Half an hour later I answer the door and there she is, the pretty lady from the photo, looking not unlike Suzanne Pleshette in her high-collared lime green pantsuit, white silk scarf, and oversized sunglasses. I lock up the apartment, follow to her car, and slide into the passenger seat next to her. I can’t believe she’s really here.
Unlike my taciturn father, Lela turns out to be an absolute chatterbox. She talks nonstop as we walk through the museum galleries, jumping randomly from one non sequitur to the next, dramatically whispering then laughing loudly, dropping names I don’t know, passionately offering her opinion on every exhibit. The words tumble out of her but I barely comprehend their meaning. I’m too preoccupied with studying her every move and mannerism. Do I take after Lela? She strikes me as stylish and sophisticated, yet insecure and more than a little phony.
After the museum we walk across the street to a frozen yogurt shop called the Frosty Frog. Lela orders a mint chip froyo to match the vivid green of her outfit, then lights a long slender cigarette, all the while babbling like the giddy guest on a late night talk show. Something in her affect makes me feel diminished, as if I’m merely a spectator in the movie of her life. It’s only at this moment, looking across the table at her, that I’m finally able to accept the reality of this surreal afternoon.
So this is my mother.
Lela orders a mint chip froyo to match the vivid green of her outfit.
When Daddy Bill gets home from work he finds me sitting silently in the living room.
“How was your day, Bub?” he asks.
“Well Dad,” I reply, “I think you ought to sit down for this.”
In my memory the revelation that I’d spent the day with my bio-mom was a complete surprise to Daddy Bill. He didn’t mind that we'd met, but he seemed genuinely shocked to learn that Lela was in Tucson, and mystified by how she got our phone number. In hindsight I suspect he knew more than he let on. When it came to Lela, Dad played his cards very close to the vest.
I rode my bike over to Lela and Tom’s place several times that summer. Their condo was modest, even smaller than our apartment, but it was brand new, adjacent to a magnificent golf course, and furnished with midcentury modern Scandinavian decor that looked like something you’d see in the pages of a high-end design catalog.
Lela's husband Tom was an overly tan charmer with “trust me” eyes and a full head of gray-blond Banacek hair. He wore polo shirts and khakis, told silly jokes, brandished a fat bankroll, and flashed blindingly white teeth whenever he smiled, which was often. He spent most of his time either on the phone or on the links.
“What exactly does Tom do for a living?” I asked Lela, thinking of the chinchillas and whatnot.
“Oh, this and that,” Lela said with a dismissive wave of the hand. “Tom’s what’s known as an entrepreneur.”
It was the first time I’d ever heard the word. To this day when anyone uses it I think of Tom and his Cheshire Cat grin.

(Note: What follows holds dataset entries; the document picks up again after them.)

<file path="config.mk">
export PLATFORM = sky130hd
export DESIGN_NAME = trs_char_renderer
export DESIGN_NICKNAME = d
export VERILOG_FILES = /design/src/rtl/trs_char_renderer.sv
export SDC_FILE = /design/constraint.sdc
export NUM_CORES = 1
export LEC_CHECK = 0
export CORE_ASPECT_RATIO = 1.4
export CORE_UTILIZATION = 47
export DETAILED_ROUTE_END_ITERATION = 6
export PLACE_DENSITY = 0.79
export SLEW_MARGIN = 10
export SYNTH_ARGS = -nofsm -noshare
export SYNTH_HDL_FRONTEND = slang
export SYNTH_SLANG_ARGS = --single-unit
</file>
<file path="constraint.sdc">
create_clock -name clk_pixel -period 2.16 [get_ports clk_pixel]
set_clock_uncertainty 0.15 [all_clocks]
set_input_delay 0.648 -clock clk_pixel [delete_from_list [all_inputs] [get_ports clk_pixel]]
set_output_delay 0.648 -clock clk_pixel [all_outputs]
set_load 0.02 [all_outputs]
</file>
--- src/rtl/stim_gen.sv ---
// stim_gen: delayed, periodic, optionally bounded spike train on a registered output.
// Define STIM_LFSR_EN to gate each slot with a 16-bit Galois LFSR against THRESHOLD.
module stim_gen #(
  parameter int START_DELAY = 2,
  parameter int PERIOD = 5,
  parameter int WIDTH = 1,
  parameter int BURST_COUNT = 0,
  parameter int LFSR_SEED = 16'hACE1,
  parameter int THRESHOLD = 8'd128
) (
  input logic clk,
  input logic rst,
  stim_if.master s
);
  localparam logic [1:0] WAIT = 2'd0, HIGH = 2'd1, LOW = 2'd2, DONE = 2'd3;
  localparam logic [15:0] SD = 16'(START_DELAY), P_LAST = 16'(PERIOD - 1), W = 16'(WIDTH), BC = 16'(BURST_COUNT);
  if (START_DELAY < 0 || START_DELAY > 65535) begin : g_chk_delay
    $error("stim_gen: START_DELAY out of range");
  end
  if (PERIOD < 2 || PERIOD > 65536) begin : g_chk_period
    $error("stim_gen: PERIOD must be at least 2");
  end
  if (WIDTH < 1 || WIDTH >= PERIOD) begin : g_chk_width
    $error("stim_gen: WIDTH must satisfy 1 <= WIDTH < PERIOD");
  end
  if (BURST_COUNT < 0 || BURST_COUNT > 65535) begin : g_chk_burst
    $error("stim_gen: BURST_COUNT out of range");
  end
  if (THRESHOLD < 0 || THRESHOLD > 255) begin : g_chk_thr
    $error("stim_gen: THRESHOLD out of range");
  end
  if (LFSR_SEED < 0 || LFSR_SEED > 65535) begin : g_chk_seed
    $error("stim_gen: LFSR_SEED out of range");
  end
  logic [1:0] state = WAIT;
  logic [15:0] dly = '0;
  logic [15:0] phase = '0;
  logic [15:0] slot = '0;
  logic en = 1'b0;
  logic out = 1'b0;
  logic slot_en, start, last;
  logic [1:0] nstate;
  logic [15:0] nphase;
  logic nen;
`ifdef STIM_LFSR_EN
  localparam logic [7:0] TH = 8'(THRESHOLD);
  if (LFSR_SEED == 0) begin : g_chk_seed_nz
    $error("stim_gen: LFSR_SEED must be nonzero");
  end
  logic [15:0] lfsr = 16'(LFSR_SEED);
  always_ff @(posedge clk or negedge rst)
    if (!rst) lfsr <= 16'(LFSR_SEED);
    else lfsr <= {1'b0, lfsr[15:1]} ^ (lfsr[0] ? 16'hB400 : 16'h0000);
  assign slot_en = lfsr[7:0] < TH;
`else
  assign slot_en = 1'b1;
`endif
  // A slot starts either when the start delay has elapsed or when the phase wraps
  assign start = (state == WAIT && dly == SD) || ((state == HIGH || state == LOW) && phase == P_LAST);
  assign last = BURST_COUNT != 0 && slot == BC;
  always_comb begin
    nphase = start ? '0 : phase + 16'd1;
    nen = start ? slot_en : en;
    nstate = (state == DONE || (start && last)) ? DONE :
             (state == WAIT && !start) ? WAIT :
             (nen && nphase < W) ? HIGH : LOW;
  end
  always_ff @(posedge clk or negedge rst)
    if (!rst) begin
      state <= WAIT;
      dly <= '0;
      phase <= '0;
      slot <= '0;
      en <= 1'b0;
      out <= 1'b0;
    end else begin
      state <= nstate;
      out <= nstate == HIGH;
      en <= nen;
      if (state == WAIT && !start) dly <= dly + 16'd1;
      if (nstate == HIGH || nstate == LOW) phase <= nphase;
      if (start && !last && BURST_COUNT != 0) slot <= slot + 16'd1;
    end
  assign s.stim_out = out;
endmodule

I expected Dad’s reunion with his ex-wife, and the man she left him for, to be awkward, but the three of them got along just fine. They reclined in their chaise lounges, swilling gin cocktails and playing “remember when” like old friends. Later when we all went to dinner together at La Fuente, the mood was entirely convivial, or so it seemed to me.

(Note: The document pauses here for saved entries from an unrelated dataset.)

==> src/rtl/omem_wb_write_buffer.sv <==
// omem_wb_write_buffer: FIFO of 96-bit result rows, each drained as three
// 32-bit Wishbone classic write cycles (X, Y, Z) at consecutive word addresses.
module omem_wb_write_buffer #(
    parameter int WB_WIDTH  = 32,
    parameter int ROW_WIDTH = 96,
    parameter int DEPTH     = 4
) (
    input  logic                 CLK_I,
    input  logic                 RST_I,
    input  logic                 iWriteEnable,
    input  logic [WB_WIDTH-1:0]  iAddress,
    input  logic [ROW_WIDTH-1:0] iData,
    output logic                 oFull,
    output logic                 oEmpty,
    output logic                 oOverflow,
    output logic [WB_WIDTH-1:0]  ADR_O,
    output logic [WB_WIDTH-1:0]  DAT_O,
    output logic                 WE_O,
    output logic                 STB_O,
    output logic                 CYC_O,
    input  logic                 ACK_I
);
    localparam int AW = $clog2(DEPTH);
    localparam int CW = AW + 1;
    localparam int EW = ROW_WIDTH + WB_WIDTH;

    typedef enum logic {IDLE, XFER} state_t;

    logic [EW-1:0]       mem_q [DEPTH];
    logic [AW-1:0]       wr_ptr_q, wr_ptr_d, rd_ptr_q, rd_ptr_d, nxt_ptr;
    logic [CW-1:0]       count_q, count_d;
    state_t              state_q, state_d;
    logic [1:0]          beat_q, beat_d;
    logic                stb_q, stb_d, ovf_q, ovf_d, empty_q, empty_d;
    logic [WB_WIDTH-1:0] adr_q, adr_d, dat_q, dat_d;
    logic [EW-1:0]       head;
    logic                full, push, pop;

    assign full    = count_q == CW'(DEPTH);
    assign push    = iWriteEnable && !full;
    assign head    = mem_q[rd_ptr_q];
    assign nxt_ptr = rd_ptr_q + AW'(1);

    always_comb begin
        state_d = state_q;
        beat_d  = beat_q;
        stb_d   = stb_q;
        adr_d   = adr_q;
        dat_d   = dat_q;
        pop     = 1'b0;
        if (state_q == IDLE) begin
            if (count_q != '0) begin
                state_d = XFER;
                beat_d  = 2'd0;
                stb_d   = 1'b1;
                adr_d   = head[EW-1 -: WB_WIDTH];
                dat_d   = head[ROW_WIDTH-1 -: WB_WIDTH];
            end
        end else if (ACK_I) begin
            if (beat_q != 2'd2) begin
                beat_d = beat_q + 2'd1;
                adr_d  = head[EW-1 -: WB_WIDTH] + WB_WIDTH'(beat_q) + WB_WIDTH'(1);
                dat_d  = (beat_q == 2'd0) ? head[2*WB_WIDTH-1 -: WB_WIDTH] : head[WB_WIDTH-1:0];
            end else begin
                pop = 1'b1;
                // Another row already queued: chain straight into it with CYC_O held.
                if (count_q > CW'(1)) begin
                    beat_d = 2'd0;
                    adr_d  = mem_q[nxt_ptr][EW-1 -: WB_WIDTH];
                    dat_d  = mem_q[nxt_ptr][ROW_WIDTH-1 -: WB_WIDTH];
                end else begin
                    state_d = IDLE;
                    stb_d   = 1'b0;
                end
            end
        end
        wr_ptr_d = wr_ptr_q + AW'(push);
        rd_ptr_d = rd_ptr_q + AW'(pop);
        count_d  = count_q + CW'(push) - CW'(pop);
        ovf_d    = ovf_q | (iWriteEnable & full);
        empty_d  = (count_d == '0) && (state_d == IDLE);
    end

    always_ff @(posedge CLK_I or posedge RST_I) begin
        if (RST_I) begin
            state_q  <= IDLE;
            beat_q   <= 2'd0;
            stb_q    <= 1'b0;
            adr_q    <= '0;
            dat_q    <= '0;
            wr_ptr_q <= '0;
            rd_ptr_q <= '0;
            count_q  <= '0;
            ovf_q    <= 1'b0;
            empty_q  <= 1'b1;
        end else begin
            state_q  <= state_d;
            beat_q   <= beat_d;
            stb_q    <= stb_d;
            adr_q    <= adr_d;
            dat_q    <= dat_d;
            wr_ptr_q <= wr_ptr_d;
            rd_ptr_q <= rd_ptr_d;
            count_q  <= count_d;
            ovf_q    <= ovf_d;
            empty_q  <= empty_d;
        end
    end

    always_ff @(posedge CLK_I) begin
        if (push) mem_q[wr_ptr_q] <= {iAddress, iData};
    end

    assign oFull     = full;
    assign oEmpty    = empty_q;
    assign oOverflow = ovf_q;
    assign ADR_O     = adr_q;
    assign DAT_O     = dat_q;
    assign WE_O      = stb_q;
    assign STB_O     = stb_q;
    assign CYC_O     = stb_q;
endmodule

==> config.mk <==
export PLATFORM = sky130hd
export DESIGN_NAME = omem_wb_write_buffer
export DESIGN_NICKNAME = d
export VERILOG_FILES = /design/src/rtl/omem_wb_write_buffer.sv
export SDC_FILE = /design/constraint.sdc
export NUM_CORES = 1
export LEC_CHECK = 0
export BUFFER_PORTS_ARGS = -buffer_cell sky130_fd_sc_hd__buf_2
export CAP_MARGIN = 30
export CORE_MARGIN = 4
export CORE_UTILIZATION = 54
export CTS_CLUSTER_SIZE = 20
export DETAILED_ROUTE_END_ITERATION = 8
export GPL_ROUTABILITY_DRIVEN = 0
export PLACE_DENSITY = 0.76
export SLEW_MARGIN = 20
export SYNTH_ARGS = -nofsm -noshare
export SYNTH_HDL_FRONTEND = slang
export SYNTH_SLANG_ARGS = --single-unit
export TNS_END_PERCENT = 50
==> constraint.sdc <==
create_clock -name CLK_I -period 9.25 [get_ports CLK_I]
set_input_delay 0.925 -clock CLK_I [delete_from_list [all_inputs] [get_ports CLK_I]]
set_output_delay 0.925 -clock CLK_I [all_outputs]
set_load 0.01 [all_outputs]
# [Word-level counts from Yosys, hierarchy flattened]
# Memory sizes are Yosys's and may differ from the RTL's.
# Index checks and enable logic that the tools add are counted.
[op_classes] n_addsub=8 multipliers=0 n_div=0 magnitude_cmp=1 eq_ne=6 shifts=0 n_mux=31 bitwise=3 reduce_logical=9
[op_table] cell="32-bit 2-to-1 mux" count=11
[op_table] cell="32-bit by 1-bit adder with 32-bit output, second input constant" count=1
[op_table] cell="32-bit by 2-bit adder with 32-bit output" count=1
[op_table] cell="1-bit 2-to-1 mux" count=15
[op_table] cell="2-bit 2-to-1 mux" count=5
[op_table] cell="2-bit inequality test, second input constant" count=4
[op_table] cell="2-bit by 1-bit adder with 2-bit output" count=2
[op_table] cell="2-bit by 1-bit adder with 2-bit output, second input constant" count=2
[op_table] cell="4-bit AND reduction" count=1
[op_table] cell="3-bit by 1-bit adder with 3-bit output" count=1
[op_table] cell="3-bit equality test, second input constant" count=1
[op_table] cell="3-bit by 1-bit greater-than comparator with 1-bit output, second input constant" count=1
[op_table] cell="3-bit logical NOT" count=1
[op_table] cell="3-bit by 1-bit inequality test with 1-bit output, second input constant" count=1
[op_table] cell="3-bit AND reduction" count=1
[op_table] cell="3-bit nonzero test" count=1
[op_table] cell="3-bit by 1-bit subtractor with 3-bit output" count=1
[op_table] cell="1-bit logical AND" count=2
[op_table] cell="2-bit logical NOT" count=1
[op_table] cell="2-bit nonzero test" count=1
[op_table] cell="1-bit bitwise AND" count=1
[op_table] cell="1-bit logical NOT" count=1
[op_table] cell="1-bit inverter" count=1
[op_table] cell="1-bit bitwise OR" count=1
[totals] ff_bits=77 latch_bits=0 ramBits=512 rom_bits=0 in_bits=132 out_inout_bits=70 elab_cells=69 n_memories=1
[memory_table] name="mem_q" depth=4 width=128 rd=2 rd_clocked_by_memory_dff=0 write_ports=1 line_no="29" rtl="logic [EW-1:0] mem_q [DEPTH];"

# [Longest topological paths before layout]
[depth] depth_word=7 mapped_depth=16 depth_no_buf=10

# [Worst setup path before layout]
# No wires, ideal clock.
[synth_timing] path_kind="input-to-reg" startpoint="input port iWriteEnable" endpoint="memory mem_q[0][0] (netlist name) (enable)" setup_time_ns=0.772 arrival_ns=9.646 required_time_ns=8.478 setup_slack_ns=-1.168 cell_stages=2 cell_sequence="nand2b_1 > nor3_1"
[synth_via] elab_chain_len=3
[synth_rtl] item="start, declared" line_no="10" rtl="input logic iWriteEnable,"
[synth_rtl] item="1-bit logical AND" line_no="40" rtl="assign push = iWriteEnable && !full;"
[synth_rtl] item="1-bit 2-to-1 mux" line_no="111" rtl="if (push) mem_q[wr_ptr_q] <= {iAddress, iData};"
[synth_rtl] item="1-bit 2-to-1 mux (implied by the code)" line_no="111"
[synth_rtl] item="end, declared" line_no="29"
# No other way between the ends.

# [Final worst setup path]
[layout_timing] startpoint="register rd_ptr_q[0]" endpoint="register adr_q[18] (netlist: ADR_O[18])"
[layout_via] elab_chain_len=6 word_cells_on_any_way=9 cone_classes="3 x add/sub; 5 x mux; 1 x memory"
[layout_rtl] item="start, declared" line_no="30" rtl="logic [AW-1:0] wr_ptr_q, wr_ptr_d, rd_ptr_q, rd_ptr_d, nxt_ptr;"
[layout_rtl] item="start signal, assigned" line_no="103" rtl="rd_ptr_q <= rd_ptr_d;"
[layout_rtl] item="memory read 4 x 128 bit (*)"
[layout_rtl] item="32-bit by 2-bit adder with 32-bit output / memory read 4 x 128 bit (equally long branches)"
[layout_rtl] item="32-bit by 1-bit adder with 32-bit output / 32-bit 2-to-1 mux (equally long branches)" line_no="62, 67"
[layout_rtl] item="32-bit 2-to-1 mux" line_no="60" rtl="if (beat_q != 2'd2) begin"
[layout_rtl] item="32-bit 2-to-1 mux" line_no="59" rtl="end else if (ACK_I) begin"
[layout_rtl] item="32-bit 2-to-1 mux (*)" line_no="51" rtl="if (state_q == IDLE) begin"
[layout_rtl] item="end signal, assigned" line_no="100" rtl="adr_q <= adr_d;"
[layout_rtl] item="end, declared" line_no="35" rtl="logic [WB_WIDTH-1:0] adr_q, adr_d, dat_q, dat_d;"
# Mark *: on every way between the ends. The rest lies on a longest branch, timed or not. The select of a mux whose other input is x is not followed.
# A chain may end at the register's enable or synchronous reset.

==> results.json <==
{
  "status": "finished clean",
  "die_w_um": 223.2,
  "seq_area_frac_synth": 0.6919,
  "dieArea_um2": 49820,
  "worstMarginPinSlew_ns": 1.039,
  "cts-root-buf": "clkbuf_16",
  "hp-class": "primary input to asynchronous set/reset pin",
  "grt_overflow": 0,
  "grt_pass1_vias": 14690,
  "cp_max_fo": 113,
  "htreeDepth": 2,
  "nFillCells": 3164,
  "wl_um": 56350,
  "finalSetupTns_ns": 0,
  "synth_cell_types": 60,
  "multi_input_area_um2": 7249,
  "power.density_nw_per_um2": 336.8,
  "peakVddDrop_uv": 449.4,
  "synth_seq_cells": 589,
  "num_rows": 78,
  "clkLatencyLatePin_ns": 0.63,
  "grt_pass1_wl_um": 86360,
  "cp.required_ns": 9.75,
  "grt_max_degree": 129,
  "start_kind": "flip-flop",
  "synth_cells": 1414,
  "setup_violations": 0,
  "fin_util": 0.6280,
  "routed_via_density": 6.338,
  "drive_gt1_frac": 0.3105,
  "drcViolationCount": 0,
  "synth_nets": 1556,
  "register_area_um2": 17310,
  "worstSetupPathType": "flip-flop to flip-flop",
  "synth_edf_count": 512,
  "cts-hold-fix-buffers": 0,
  "max_freq_mhz": 269.8,
  "chipHeight_um": 223.2,
  "finalPower_mw": 9.638,
  "start_util": 0.5487,
  "dpl_cell_area_um2": 26610,
  "layout.nets": 1744,
  "finalMaxSlewViolations": 0,
  "clkSlewWorstSetupHoldPaths_ns": 0.06,
  "min_period_ns": 3.706,
  "clock_path_buffers": 3,
  "core-area_um2": 45580,
  "endpoint_kind": "flip-flop",
  "cts_made_buffers": 59,
  "num_vias": 14340,
  "async_flop_share": 0.1307,
  "clkSinkCount": 589,
  "rsz0062_at_grt": "false",
  "io_buffer_count": 201,
  "fin_skew_ns": 0.01599,
  "cap_violations": 0,
  "slew_headroom": 0.3070,
  "grtUsageTotal": 0.2252,
  "synthFlopType": "edfxtp_1",
  "finalCritPeriodShare": 0.4007,
  "antenna_found_initial": 18,
  "post-cts-setup-buffers": 0,
  "syn_area_um2": 25010,
  "leakagePower_nw": 9.817,
  "wl_per_cell_um": 24.91,
  "cts_resized": 0,
  "arrival_ns": 4.21,
  "dr.pass1.iters": 5,
  "area_delta_synth_final_pct": 14.44,
  "hpwl_um": 32840,
  "yosysWarnings": 0,
  "finalHoldViolCount": 0,
  "first_iter_violations": 1388,
  "synth.avg_cell_area_um2": 17.69,
  "rrSetupSlack_ns": 5.54,
  "post-route-cell-area_um2": 28620,
  "tritoncts": "built",
  "dp.cells": 2141,
  "postRouteAntennaNets": 0,
  "fin_cells": 2262,
  "io-pin-count": 202
}
## sequential cells by signal, indices dropped and copies added (netlist names)
signal	cells
wr_ptr_q	2
mem_q	512
ADR_O	32
count_q	3
CYC_O	1
state_q	1
rd_ptr_q	2
DAT_O	32
beat_q	2
oOverflow	1
oEmpty	1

On one occasion Dad invited Tom over to play tennis while Lela stayed behind to give me a painting lesson. I still remember how she taught me to use complementary colors for the shadows, and the way she demonstrated the proper technique for washing a paint brush by making small soapy circles in the palm of my hand.
Dad invited Tom over to play tennis while Lela stayed behind to give me a painting lesson.

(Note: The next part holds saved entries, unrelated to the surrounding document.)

**src/rtl/prbs_sat_counter.sv**
```systemverilog
// Saturating up-counter with synchronous clear that wins over increment.
module prbs_sat_counter #(
   parameter int CNT_W = 8
) (
   input  logic             clk,
   input  logic             ini_n,
   input  logic             inc,
   input  logic             clr,
   output logic [CNT_W-1:0] cnt
);

   logic [CNT_W-1:0] cnt_q;
   logic [CNT_W-1:0] cnt_d;

   always_comb begin
      cnt_d = cnt_q;
      if (clr) begin
         cnt_d = '0;
      end else if (inc && (cnt_q != {CNT_W{1'b1}})) begin
         cnt_d = cnt_q + CNT_W'(1);
      end
   end

   always_ff @(posedge clk or negedge ini_n) begin
      if (!ini_n) begin
         cnt_q <= '0;
      end else begin
         cnt_q <= cnt_d;
      end
   end

   assign cnt = cnt_q;

endmodule

```
**config.mk**
```make
export PLATFORM = sky130hd
export DESIGN_NAME = prbs_sat_counter
export DESIGN_NICKNAME = d
export VERILOG_FILES = /design/src/rtl/prbs_sat_counter.sv
export SDC_FILE = /design/constraint.sdc
export NUM_CORES = 1
export LEC_CHECK = 0
export CAP_MARGIN = 30
export CORE_AREA = 2 2 39 41
export DETAILED_ROUTE_END_ITERATION = 8
export DIE_AREA = 0 0 41 43
export DONT_BUFFER_PORTS = 1
export MAX_ROUTING_LAYER = met4
export SYNTH_ARGS = -nofsm -noshare
export SYNTH_HDL_FRONTEND = slang
export SYNTH_SLANG_ARGS = --single-unit
```
**constraint.sdc**
```tcl
create_clock -name clk -period 1.5 [get_ports clk]
set_input_delay 0.15 -clock clk [delete_from_list [all_inputs] [get_ports clk]]
set_output_delay 0.15 -clock clk [all_outputs]
set_load 0.005 [all_outputs]
```
== Word level (Yosys, flattened, before mapping) ==
Index checks and enable logic that the tools add are counted.
W data, S select, Z words.

* Flip-flop bits (word level): 8
* Input bits: 4
* Output and inout port bits: 8

* Add/sub/neg operators: 1
* Equality and inequality tests: 1
* Multiplexer cells: 2
* Reductions and logical operators: 2

{| class="wikitable"
|+ Operator list
! kind !! count
|-
| $mux W8 || 2
|-
| $add A8 B1 Y8 const B || 1
|-
| $ne A8 B8 Y1 const B || 1
|-
| $reduce_bool A2 Y1 || 1
|-
| $logic_and A1 B1 Y1 || 1
|}

== Logic depth before layout (Yosys ltp) ==
Gate-level depths: netlist of run 1.

* Word-level depth: 4
* Depth in mapped cells: 4
* Mapped depth without buffers: 4

== Worst setup path after synthesis of run 1 ==
OpenSTA, ideal clock, no wires.

* Path type: register -> register
* From: register cnt_q[0], in the netlist cnt[0]
* To: register cnt_q[0], in the netlist cnt[0]
* Library setup time: 125 ps
* Arrival: 1480 ps
* Data required time: 1375 ps
* Slack: -104 ps
* Cell stages (with the launch flop): 5
* Path buffers: 0
* Clock period less this slack: 1604 ps
* Cells stage by stage: dfrtp_1 ha_1 and4_2 a21boi_1 mux2_2

* Word-level cells in the longest chain between the ends: 3
* Elaborated cells between the ends (all ways): 6
* Those cells by class: add/sub: 1; eq/ne: 1; mux: 2; reduce/logical: 2

{| class="wikitable"
|+ RTL lines
! element !! line !! RTL
|-
| from (decl) || 12 || <nowiki>logic [CNT_W-1:0] cnt_q;</nowiki>
|-
| from (signal assigned) || 28 || <nowiki>cnt_q <= cnt_d;</nowiki>
|-
| $add A8 B1 Y8 or $ne A8 B8 Y1 (tied branches) || 20, 19 ||
|-
| $mux W8 or $logic_and A1 B1 Y1 (tied branches) || 19 || <nowiki>end else if (inc && (cnt_q != {CNT_W{1'b1}})) begin</nowiki>
|-
| $mux W8 or $reduce_bool A2 Y1 (tied branches) || n/a ||
|}

Several ways; a longest one is shown, not always the timed one. The select of a mux whose other input is x is not followed.
A chain may end at the register's enable or synchronous reset.

== Worst setup path after layout of run 1 ==
* From: register cnt_q[1], in the netlist cnt[1]
* To: register cnt_q[0], in the netlist cnt[0]

* Word-level cells in the longest chain between the ends: 3

{| class="wikitable"
|+ RTL lines
! element !! line
|-
| $ne A8 B8 Y1 || 19
|-
| $logic_and A1 B1 Y1 || 19
|-
| $reduce_bool A2 Y1 (no line) || n/a
|}

No other way between the ends.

I tried to engage Lela in meaningful conversation but quickly learned that she had no interest in being real with me. Having grown up in the south I'm no stranger to tall tales, but Lela was a full-on fabulist. She seemed incapable of giving a straight answer.
A simple query like “do I have any brothers or sisters” prompted a hyperbolic description of her own brother, a strikingly handsome, independently wealthy, eccentric genius, more clairvoyant than Edgar Cayce, who lives in a mansion and invents rockets for a secret government agency. Ahem.
When asked about her childhood, Lela launched into a series of Bunyanesque tales about a magical, mythical Cherokee ancestor named “America” who married a Scotsman named “McGee” to become “America McGee.” Each story was more outlandish than the previous, but none shed any light on Lela’s actual life.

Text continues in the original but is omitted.